La filosofía política contemporánea ha incluido en sus debates teóricos el concepto de <<pueblo>>, pensadores como Jacques Ranciere, Enrique Dussel, Tony Negri y sobre todo Ernesto Laclau. De esta forma la filosofía y ciencia política del siglo XXI es interpelada por una propuesta que viene de las entrañas de una crítica al marxismo clásico, la crítica de la supremacía ontológica de la clase obrera como único sujeto de cambio, el post-marxismo enfatiza y pone el ojo de su atención en los nuevos movimientos sociales, sobre esto el lector puede leer a la teórica Chantal Mouffe y su propuesta de democracia radical. 

En las democracias formales del siglo XXI el pueblo es una entelequia, vaciadas de todo contenido popular, aunque no de forma permanente, a pesar de eso, el poder fetichizado de las democracias corruptas mantiene cierta legitimidad de la potentia.  La democracia formal desdeña la configuración integral del pueblo como sujeto histórico del engranaje de una institucionalidad fuerte, porque solamente así, la democracia podría ser democracia real, democracia directa y participativa.   

De la resistencia al poder 

Con el Golpe de Estado se desmoronó la fragilidad de la institucionalidad del Estado, y que dio paso a la irrupción de un narcodictadura que hundió al país en una oscuridad sin precedentes. Toda América Latina en el siglo XX fue un experimento de golpes de Estado, antidemocracia el surgimiento del “Populismo” de derecha que tomó fuerza con el desarrollismo cepalino, canalizó las formas de descontento de social como diría   Octavio Iani; una mezcla de bonapartismo, autoritarismo y populismo fueron las características del autoritarismo latinoamericano.  Los golpes de Estado de viejo cuño sobre todo eran para detener el avance y configuración de los movimientos sociales y el movimiento obrero, ya que en el siglo XX se un crecimiento del obrerismo y al mismo tiempo un éxodo del campo a la ciudad, lo que diría Aníbal Quijano: una marginalización y urbanización masiva.

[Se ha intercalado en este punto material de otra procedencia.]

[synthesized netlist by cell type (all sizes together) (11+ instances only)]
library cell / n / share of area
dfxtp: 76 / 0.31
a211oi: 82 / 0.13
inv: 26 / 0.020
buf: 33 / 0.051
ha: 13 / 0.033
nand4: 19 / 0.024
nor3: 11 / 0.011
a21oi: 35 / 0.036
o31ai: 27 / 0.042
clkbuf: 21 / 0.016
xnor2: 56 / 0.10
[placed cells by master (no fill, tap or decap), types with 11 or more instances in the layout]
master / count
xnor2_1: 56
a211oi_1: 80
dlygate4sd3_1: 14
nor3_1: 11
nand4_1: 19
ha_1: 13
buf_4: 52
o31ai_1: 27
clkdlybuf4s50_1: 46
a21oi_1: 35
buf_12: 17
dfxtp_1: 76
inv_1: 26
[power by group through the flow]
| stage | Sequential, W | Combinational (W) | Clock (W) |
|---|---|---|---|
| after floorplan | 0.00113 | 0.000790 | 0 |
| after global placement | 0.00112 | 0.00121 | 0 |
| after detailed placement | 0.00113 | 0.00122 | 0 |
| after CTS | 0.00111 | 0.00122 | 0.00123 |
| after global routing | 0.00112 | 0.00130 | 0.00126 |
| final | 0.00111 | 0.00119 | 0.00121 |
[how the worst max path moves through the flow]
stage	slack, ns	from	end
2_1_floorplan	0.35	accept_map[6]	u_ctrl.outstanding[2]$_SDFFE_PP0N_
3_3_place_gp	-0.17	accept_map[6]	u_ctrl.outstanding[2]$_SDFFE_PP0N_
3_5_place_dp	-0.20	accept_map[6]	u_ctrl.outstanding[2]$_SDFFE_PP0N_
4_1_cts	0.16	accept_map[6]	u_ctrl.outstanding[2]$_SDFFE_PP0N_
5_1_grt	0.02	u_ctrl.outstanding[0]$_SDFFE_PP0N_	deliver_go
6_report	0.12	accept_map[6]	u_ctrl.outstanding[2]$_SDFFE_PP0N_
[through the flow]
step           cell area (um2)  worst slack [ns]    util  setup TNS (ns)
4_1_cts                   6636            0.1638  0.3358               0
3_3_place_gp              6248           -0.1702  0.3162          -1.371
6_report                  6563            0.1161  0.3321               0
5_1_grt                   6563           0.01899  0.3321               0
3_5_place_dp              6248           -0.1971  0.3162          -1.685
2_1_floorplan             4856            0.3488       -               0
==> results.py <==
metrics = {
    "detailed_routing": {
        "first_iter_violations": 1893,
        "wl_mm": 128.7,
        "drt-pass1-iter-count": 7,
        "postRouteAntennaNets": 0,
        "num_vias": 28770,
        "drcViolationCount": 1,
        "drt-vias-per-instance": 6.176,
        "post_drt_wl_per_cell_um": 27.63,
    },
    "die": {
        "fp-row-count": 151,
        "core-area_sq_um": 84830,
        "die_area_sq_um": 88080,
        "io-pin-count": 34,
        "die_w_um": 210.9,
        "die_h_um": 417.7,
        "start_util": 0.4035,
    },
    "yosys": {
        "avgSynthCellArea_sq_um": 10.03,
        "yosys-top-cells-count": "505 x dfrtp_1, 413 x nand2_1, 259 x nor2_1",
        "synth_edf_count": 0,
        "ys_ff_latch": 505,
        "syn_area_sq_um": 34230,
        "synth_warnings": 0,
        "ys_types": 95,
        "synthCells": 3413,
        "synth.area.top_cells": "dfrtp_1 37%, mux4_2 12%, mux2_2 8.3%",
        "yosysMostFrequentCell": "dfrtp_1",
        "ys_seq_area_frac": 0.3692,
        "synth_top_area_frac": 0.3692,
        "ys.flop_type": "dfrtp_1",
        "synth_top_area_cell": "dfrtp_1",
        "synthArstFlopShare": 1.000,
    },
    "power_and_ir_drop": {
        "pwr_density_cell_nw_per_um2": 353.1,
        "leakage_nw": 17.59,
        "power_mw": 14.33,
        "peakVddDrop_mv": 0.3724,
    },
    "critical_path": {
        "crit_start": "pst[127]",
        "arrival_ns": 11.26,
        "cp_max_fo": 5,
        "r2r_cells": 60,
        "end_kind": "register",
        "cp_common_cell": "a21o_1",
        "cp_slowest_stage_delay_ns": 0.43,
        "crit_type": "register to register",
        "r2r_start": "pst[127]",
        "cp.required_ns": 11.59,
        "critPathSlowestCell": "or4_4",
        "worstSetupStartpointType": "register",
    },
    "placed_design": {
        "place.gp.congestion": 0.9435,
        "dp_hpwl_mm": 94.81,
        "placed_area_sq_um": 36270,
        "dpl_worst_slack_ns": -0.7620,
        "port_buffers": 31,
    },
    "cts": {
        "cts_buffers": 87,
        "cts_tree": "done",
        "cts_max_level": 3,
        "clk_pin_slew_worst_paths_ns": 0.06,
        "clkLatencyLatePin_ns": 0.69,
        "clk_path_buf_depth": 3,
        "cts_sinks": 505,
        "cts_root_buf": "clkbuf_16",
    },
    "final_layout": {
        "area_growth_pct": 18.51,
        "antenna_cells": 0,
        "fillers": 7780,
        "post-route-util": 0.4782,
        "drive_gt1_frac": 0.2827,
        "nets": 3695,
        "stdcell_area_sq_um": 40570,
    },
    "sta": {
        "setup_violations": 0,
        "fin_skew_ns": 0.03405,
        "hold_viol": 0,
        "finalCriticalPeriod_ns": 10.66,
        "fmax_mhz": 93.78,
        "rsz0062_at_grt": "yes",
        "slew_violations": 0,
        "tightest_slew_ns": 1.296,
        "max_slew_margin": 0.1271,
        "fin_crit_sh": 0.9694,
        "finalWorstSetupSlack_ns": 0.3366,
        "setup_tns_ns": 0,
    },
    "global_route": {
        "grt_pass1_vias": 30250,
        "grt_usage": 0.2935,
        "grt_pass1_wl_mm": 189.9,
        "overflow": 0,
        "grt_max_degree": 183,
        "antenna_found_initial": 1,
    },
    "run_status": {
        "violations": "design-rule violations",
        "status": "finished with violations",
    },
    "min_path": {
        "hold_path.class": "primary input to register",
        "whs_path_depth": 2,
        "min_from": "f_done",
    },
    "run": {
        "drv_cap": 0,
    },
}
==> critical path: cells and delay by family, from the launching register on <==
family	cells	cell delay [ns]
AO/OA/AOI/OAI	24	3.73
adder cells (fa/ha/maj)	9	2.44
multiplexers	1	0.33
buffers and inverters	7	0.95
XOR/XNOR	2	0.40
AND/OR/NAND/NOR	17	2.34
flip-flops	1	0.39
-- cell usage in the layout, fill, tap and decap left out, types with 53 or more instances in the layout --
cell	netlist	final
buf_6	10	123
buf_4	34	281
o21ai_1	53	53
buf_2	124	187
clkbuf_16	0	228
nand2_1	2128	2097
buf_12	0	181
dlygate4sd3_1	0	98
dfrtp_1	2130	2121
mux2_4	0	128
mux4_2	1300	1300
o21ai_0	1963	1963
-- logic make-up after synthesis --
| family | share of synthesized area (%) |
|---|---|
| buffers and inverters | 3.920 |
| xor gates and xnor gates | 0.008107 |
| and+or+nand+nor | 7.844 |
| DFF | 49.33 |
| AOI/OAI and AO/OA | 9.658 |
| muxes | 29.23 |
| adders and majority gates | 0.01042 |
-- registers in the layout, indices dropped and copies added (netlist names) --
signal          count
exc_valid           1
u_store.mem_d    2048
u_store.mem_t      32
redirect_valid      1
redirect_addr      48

La Resistencia como un producto natural, histórico y genuino del Golpe de Estado creó otro tipo de dinámica de lucha en los movimientos sociales, se conformó el Frente de Resistencia Popular que nucleó en su seno a todas las organizaciones contra el régimen ultra conservador instaurado por el partido Nacional.  De la calle a las resistencias comunicativas, todo tipo de asistencia surgió en esta última década que si bien no hizo tambalear al régimen, sino sirvió para crear conciencia crítica de que las instituciones habían sido coaptadas y estábamos en un régimen autoritario, con una corrupción exacerbaba y un saqueo excesivo de las arcas del Estado.

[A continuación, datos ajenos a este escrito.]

--- config.mk ---
export PLATFORM = sky130hd
export DESIGN_NAME = issue_sched
export DESIGN_NICKNAME = d
export VERILOG_FILES = /design/src/rtl/issue_sched_pkg.sv /design/src/rtl/issue_rate_gate.sv /design/src/rtl/issue_wb_slots.sv /design/src/rtl/issue_sched.sv
export SDC_FILE = /design/constraint.sdc
export NUM_CORES = 1
export LEC_CHECK = 0
export BUFFER_PORTS_ARGS = -buffer_cell sky130_fd_sc_hd__buf_2
export CORE_MARGIN = 1
export CORE_UTILIZATION = 55
export DETAILED_ROUTE_END_ITERATION = 10
export HOLD_SLACK_MARGIN = 0.02
export PLACE_DENSITY = 0.78
export SYNTH_ARGS = -nofsm -noshare
export SYNTH_HDL_FRONTEND = slang
export SYNTH_SLANG_ARGS = --single-unit
--- constraint.sdc ---
create_clock -name clk -period 1.38 [get_ports clk]
set_input_delay 0.069 -clock clk [delete_from_list [all_inputs] [get_ports clk]]
set_output_delay 0.069 -clock clk [all_outputs]
set_load 0.03 [all_outputs]
--- src/rtl/issue_sched_pkg.sv ---
package issue_sched_pkg;

    localparam int NUM_CLASS = 6;
    localparam int CLS_W     = 3;

    typedef enum logic [CLS_W-1:0] {
        OP_ALU  = 3'd0,
        OP_LOAD = 3'd1,
        OP_IMUL = 3'd2,
        OP_FADD = 3'd3,
        OP_FMUL = 3'd4,
        OP_FDIV = 3'd5
    } op_class_e;

    typedef enum logic {
        GATE_OPEN = 1'b0,
        GATE_HOLD = 1'b1
    } gate_state_e;

    function automatic int unsigned op_latency(input int unsigned c);
        case (c)
            0:       return 1;
            1:       return 3;
            2:       return 4;
            3:       return 3;
            4:       return 5;
            5:       return 32;
            default: return 0;
        endcase
    endfunction

    function automatic int unsigned op_interval(input int unsigned c);
        case (c)
            4:       return 2;
            5:       return 32;
            default: return 1;
        endcase
    endfunction

    function automatic int unsigned max_latency();
        int unsigned m;
        m = 1;
        for (int c = 0; c < NUM_CLASS; c++) begin
            if (op_latency(c) > m) m = op_latency(c);
        end
        return m;
    endfunction

    localparam int MAX_LAT = max_latency();

endpackage

--- src/rtl/issue_rate_gate.sv ---
module issue_rate_gate
    import issue_sched_pkg::*;
#(
    parameter int II = 2
) (
    input  logic clk,
    input  logic rst_n,
    input  logic flush,
    input  logic fire,
    output logic ready
);
    localparam int CNT_W  = (II > 2) ? $clog2(II) : 1;
    localparam int HOLD_N = (II > 1) ? II - 2 : 0;

    gate_state_e          state_q, state_d;
    logic [CNT_W-1:0]     cnt_q, cnt_d;

    // state register
    always_ff @(posedge clk or negedge rst_n) begin
        if (!rst_n) begin
            state_q <= GATE_OPEN;
            cnt_q   <= '0;
        end else begin
            state_q <= state_d;
            cnt_q   <= cnt_d;
        end
    end

    // next state
    always_comb begin
        state_d = state_q;
        cnt_d   = cnt_q;
        if (flush) begin
            state_d = GATE_OPEN;
            cnt_d   = '0;
        end else begin
            unique case (state_q)
                GATE_OPEN: begin
                    if (fire && (II > 1)) begin
                        state_d = GATE_HOLD;
                        cnt_d   = CNT_W'(HOLD_N);
                    end
                end
                GATE_HOLD: begin
                    if (cnt_q == '0) begin
                        state_d = GATE_OPEN;
                    end else begin
                        cnt_d = cnt_q - 1'b1;
                    end
                end
                default: state_d = GATE_OPEN;
            endcase
        end
    end

    // outputs
    always_comb begin
        ready = (state_q == GATE_OPEN);
    end

endmodule

--- src/rtl/issue_wb_slots.sv ---
module issue_wb_slots #(
    parameter int DEPTH = 32,
    parameter int TAG_W = 6,
    parameter int LAT_W = 6
) (
    input  logic             clk,
    input  logic             rst_n,
    input  logic             flush,
    input  logic [LAT_W-1:0] probe_lat,
    output logic             probe_busy,
    input  logic             wr_en,
    input  logic [TAG_W-1:0] wr_tag,
    output logic             out_v,
    output logic [TAG_W-1:0] out_tag
);
    logic [DEPTH-1:0] slot_v;
    logic [TAG_W-1:0] slot_tag [DEPTH];

    // slot k holds the op that finishes k cycles from now
    always_comb begin
        probe_busy = 1'b0;
        for (int k = 1; k < DEPTH; k++) begin
            if (probe_lat == LAT_W'(k)) probe_busy = slot_v[k];
        end
    end

    for (genvar k = 0; k < DEPTH; k++) begin : g_slot
        logic             nxt_v;
        logic [TAG_W-1:0] nxt_tag;
        if (k == DEPTH - 1) begin : g_top
            assign nxt_v   = 1'b0;
            assign nxt_tag = '0;
        end else begin : g_mid
            assign nxt_v   = slot_v[k+1];
            assign nxt_tag = slot_tag[k+1];
        end

        always_ff @(posedge clk or negedge rst_n) begin
            if (!rst_n) begin
                slot_v[k]   <= 1'b0;
                slot_tag[k] <= '0;
            end else if (flush) begin
                slot_v[k]   <= 1'b0;
            end else if (wr_en && (probe_lat == LAT_W'(k + 1))) begin
                slot_v[k]   <= 1'b1;
                slot_tag[k] <= wr_tag;
            end else begin
                slot_v[k]   <= nxt_v;
                slot_tag[k] <= nxt_tag;
            end
        end
    end

    assign out_v   = slot_v[0];
    assign out_tag = slot_tag[0];

endmodule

Lamentablemente tuvimos que esperar un martirologio de 12 años para que la pesadilla autoritaria se tumbara. Este momento histórico queda como experiencia para que nos demos cuenta de la importancia de tienen los movimientos sociales como base material y ética para las transformaciones democráticas de las sociedades y pueblos.

Este momento es totalmente sui géneris en la historia de nuestra nación, por primera vez la izquierda parlamentaria llega al poder, lo cual ya es algo radical para un país con estructuras atrasadas y arcaicas en sus cimientos, costumbres e imaginarios.   Aunque en su discurso el partido Libre habla de “socialismo democrático” como una forma se separarse de aquel socialismo real burocrático del siglo XX, no creo que ese discurso pase a más que reformas que intenten reconfigurar el despelote de Estado que los nacionalistas dejaron.  Difícilmente el Estado dejará de ser un Estado liberal, ya que el Gobierno está amarrado por las mismas condiciones legales que le dieron la posibilidad de llegar al poder, a saber: las urnas; que en la escena de la democracia elitista es su campo de batalla y el mercado capitalista donde se compran y venden las “, mejores de la clase política” según Gaetano Mosca.  Si el actual gobierno legítimo de Xiomara Castro pretender profundizar el proceso de democratización tendrá que ser acompañado de los movimientos sociales e ir mas allá que un tímido desarrollismo y comenzar un plan de desarrollo integral e industrializar el país.